This matters to me because after embracing feminist beliefs for my entire adult life I have now accepted that women can never fully escape the consequences of their reproductive role. This does not make women inherently weak or vulnerable (far from it), but in patriarchal societies it does create periods of economic dependency (on individual men or women or on the state, in which patriarchal concepts of citizenship are deeply embedded) and has longer-term consequences for how women are positioned in the labour market and treated in society.
It is not possible to fully escape biological reality. However, what feminism can do-and has done-is to ameliorate as far as possible the social, economic, political and legal consequences of this through legislation (women’s rights/women’s human rights) and by working to change socially and culturally embedded ideas about gender and gender roles.

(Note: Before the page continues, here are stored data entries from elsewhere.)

<file path="config.mk">
export PLATFORM = sky130hd
export DESIGN_NAME = win_tail_vote_session
export DESIGN_NICKNAME = d
export VERILOG_FILES = /design/src/rtl/win_tail_pkg.sv /design/src/rtl/win_tail_classify.sv /design/src/rtl/win_tail_vote_session.sv
export SDC_FILE = /design/constraint.sdc
export NUM_CORES = 1
export LEC_CHECK = 0
export CAP_MARGIN = 20
export CORE_AREA = 2 2 84 70
export DETAILED_ROUTE_END_ITERATION = 8
export DIE_AREA = 0 0 86 72
export GPL_ROUTABILITY_DRIVEN = 0
export PLACE_DENSITY = 0.51
export SYNTH_ARGS = -nofsm -noshare
export SYNTH_HDL_FRONTEND = slang
export SYNTH_SLANG_ARGS = --single-unit
</file>
<file path="constraint.sdc">
create_clock -name clk -period 3.7 [get_ports clk]
set_input_delay 0.74 -clock clk [delete_from_list [all_inputs] [get_ports clk]]
set_output_delay 0.74 -clock clk [all_outputs]
set_load 0.005 [all_outputs]
</file>
<file path="src/rtl/win_tail_pkg.sv">
// Shared types and constants for the win/tie/lose voting session.
package win_tail_pkg;

   typedef enum logic [1:0] {
      ST_IDLE    = 2'd0,
      ST_COLLECT = 2'd1,
      ST_TALLY   = 2'd2,
      ST_RESULT  = 2'd3
   } state_e;

   localparam int WIN_BIT  = 0;
   localparam int TIE_BIT  = 1;
   localparam int LOSE_BIT = 2;

   localparam logic [2:0] VERDICT_NONE = 3'b000;
   localparam logic [2:0] VERDICT_WIN  = 3'b001;
   localparam logic [2:0] VERDICT_TIE  = 3'b010;
   localparam logic [2:0] VERDICT_LOSE = 3'b100;

endpackage

</file>
<file path="src/rtl/win_tail_classify.sv">
// Combinational popcount of yes ballots and win/tie/lose majority compare.
module win_tail_classify #(
   parameter int N_VOTERS = 4
) (
   input  logic [N_VOTERS-1:0]              yes,
   output logic [$clog2(N_VOTERS+1)-1:0]    yes_cnt,
   output logic                             win,
   output logic                             tie,
   output logic                             lose
);
   localparam int CW = $clog2(N_VOTERS + 1);

   logic [CW:0] two_y_s;
   logic [CW:0] n_s;

   // Popcount, then compare 2y against N with one spare bit so nothing wraps.
   always_comb begin
      yes_cnt = '0;
      for (int i = 0; i < N_VOTERS; i++) begin
         yes_cnt = yes_cnt + CW'(yes[i]);
      end
      two_y_s = {yes_cnt, 1'b0};
      n_s     = (CW + 1)'(N_VOTERS);
      win     = (two_y_s > n_s);
      tie     = (two_y_s == n_s);
      lose    = (two_y_s < n_s);
   end

endmodule

</file>
<file path="src/rtl/win_tail_vote_session.sv">
// Timed multi-round voting session: latches first ballots, retries ties, holds a one-hot verdict.
module win_tail_vote_session
   import win_tail_pkg::*;
#(
   parameter int N_VOTERS       = 4,
   parameter int TIMEOUT_CYCLES = 16,
   parameter int MAX_ROUNDS     = 3,
   parameter int CHAIR_BREAK    = 1
) (
   input  logic                              clk,
   input  logic                              rst_n,
   input  logic                              start,
   input  logic [N_VOTERS-1:0]               vote_valid,
   input  logic [N_VOTERS-1:0]               vote_yes,
   input  logic                              chair_yes,
   output logic                              busy,
   output logic                              done,
   output logic [2:0]                        verdict,
   output logic [$clog2(N_VOTERS+1)-1:0]     yes_count,
   output logic [$clog2(MAX_ROUNDS+1)-1:0]   round_num,
   output logic                              tie_retry
);
   localparam int CW = $clog2(N_VOTERS + 1);
   localparam int RW = $clog2(MAX_ROUNDS + 1);
   localparam int TW = $clog2(TIMEOUT_CYCLES + 1);

   state_e              state_r, state_nxt_s;
   logic [N_VOTERS-1:0] mask_r, yes_r;
   logic [N_VOTERS-1:0] mask_nxt_s, yes_nxt_s;
   logic [TW-1:0]       tmo_r;
   logic [RW-1:0]       round_r;
   logic [2:0]          verdict_r, resolved_s;
   logic [CW-1:0]       ycnt_r, cls_y_r, y_s;
   logic                cls_win_r, cls_tie_r, cls_lose_r;
   logic                win_s, tie_s, lose_s;
   logic                done_r, busy_r, tie_retry_r;
   logic                collect_end_s, final_round_s;

   // Classification is taken on the ballots as they will stand after this edge,
   // so the result is registered on the way into TALLY.
   assign mask_nxt_s = mask_r | vote_valid;
   assign yes_nxt_s  = yes_r | (vote_valid & ~mask_r & vote_yes);

   win_tail_classify #(.N_VOTERS(N_VOTERS)) u_classify (
      .yes     (yes_nxt_s),
      .yes_cnt (y_s),
      .win     (win_s),
      .tie     (tie_s),
      .lose    (lose_s)
   );

   assign collect_end_s = (&mask_nxt_s) || (tmo_r == TW'(TIMEOUT_CYCLES - 1));
   assign final_round_s = (round_r >= RW'(MAX_ROUNDS));

   // Next-state logic.
   always_comb begin
      state_nxt_s = state_r;
      case (state_r)
         ST_IDLE: begin
            if (start) state_nxt_s = ST_COLLECT;
            else       state_nxt_s = ST_IDLE;
         end
         ST_COLLECT: begin
            if (collect_end_s) state_nxt_s = ST_TALLY;
            else               state_nxt_s = ST_COLLECT;
         end
         ST_TALLY: begin
            if (cls_tie_r && !final_round_s) state_nxt_s = ST_COLLECT;
            else                             state_nxt_s = ST_RESULT;
         end
         ST_RESULT: state_nxt_s = ST_IDLE;
         default:   state_nxt_s = ST_IDLE;
      endcase
   end

   // Verdict for a resolved round; a final-round tie goes to the chair when enabled.
   always_comb begin
      resolved_s = VERDICT_NONE;
      if (cls_win_r) begin
         resolved_s = VERDICT_WIN;
      end else if (cls_lose_r) begin
         resolved_s = VERDICT_LOSE;
      end else if (CHAIR_BREAK != 0) begin
         resolved_s = chair_yes ? VERDICT_WIN : VERDICT_LOSE;
      end else begin
         resolved_s = VERDICT_TIE;
      end
   end

   // State, ballot, counter and output registers.
   always_ff @(posedge clk) begin
      if (!rst_n) begin
         state_r     <= ST_IDLE;
         mask_r      <= '0;
         yes_r       <= '0;
         tmo_r       <= '0;
         round_r     <= '0;
         verdict_r   <= VERDICT_NONE;
         ycnt_r      <= '0;
         cls_y_r     <= '0;
         cls_win_r   <= 1'b0;
         cls_tie_r   <= 1'b0;
         cls_lose_r  <= 1'b0;
         done_r      <= 1'b0;
         busy_r      <= 1'b0;
         tie_retry_r <= 1'b0;
      end else begin
         state_r     <= state_nxt_s;
         done_r      <= 1'b0;
         tie_retry_r <= 1'b0;
         case (state_r)
            ST_IDLE: begin
               if (start) begin
                  round_r <= RW'(1);
                  mask_r  <= '0;
                  yes_r   <= '0;
                  tmo_r   <= '0;
                  busy_r  <= 1'b1;
               end
            end
            ST_COLLECT: begin
               mask_r <= mask_nxt_s;
               yes_r  <= yes_nxt_s;
               tmo_r  <= tmo_r + TW'(1);
               if (collect_end_s) begin
                  cls_y_r     <= y_s;
                  cls_win_r   <= win_s;
                  cls_tie_r   <= tie_s;
                  cls_lose_r  <= lose_s;
                  tie_retry_r <= tie_s && !final_round_s;
               end
            end
            ST_TALLY: begin
               if (cls_tie_r && !final_round_s) begin
                  round_r <= round_r + RW'(1);
                  mask_r  <= '0;
                  yes_r   <= '0;
                  tmo_r   <= '0;
               end else begin
                  verdict_r <= resolved_s;
                  ycnt_r    <= cls_y_r;
                  done_r    <= 1'b1;
                  busy_r    <= 1'b0;
               end
            end
            ST_RESULT: begin
               busy_r <= 1'b0;
            end
            default: begin
               busy_r <= 1'b0;
            end
         endcase
      end
   end

   assign busy      = busy_r;
   assign done      = done_r;
   assign verdict   = verdict_r;
   assign yes_count = ycnt_r;
   assign round_num = round_r;
   assign tie_retry = tie_retry_r;

endmodule

</file>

Transgender ideology, and self-ID specifically, puts all these gain in jeopardy. On an intellectual level, I understand Butler’s (et al) purpose -and intent-in arguing that sex is a social construct.
However, a wishful idealism that denies material reality is doomed to fail. The political project is thus naive, yet jeopardises all the concrete gains made by feminists over decades of struggle.
In so far as it challenges all boundaries, it can also enable bad actors that pose a risk to vulnerable groups.
I work in a university, most closely with feminist colleagues sympathetic to Queer Theory. I am generally supportive of the Equality, Diversity and Inclusion agenda. However, I have spoken out publicly (email, meetings) about the dangers of this agenda being hijacked and I have publicly spoken out against no platforming.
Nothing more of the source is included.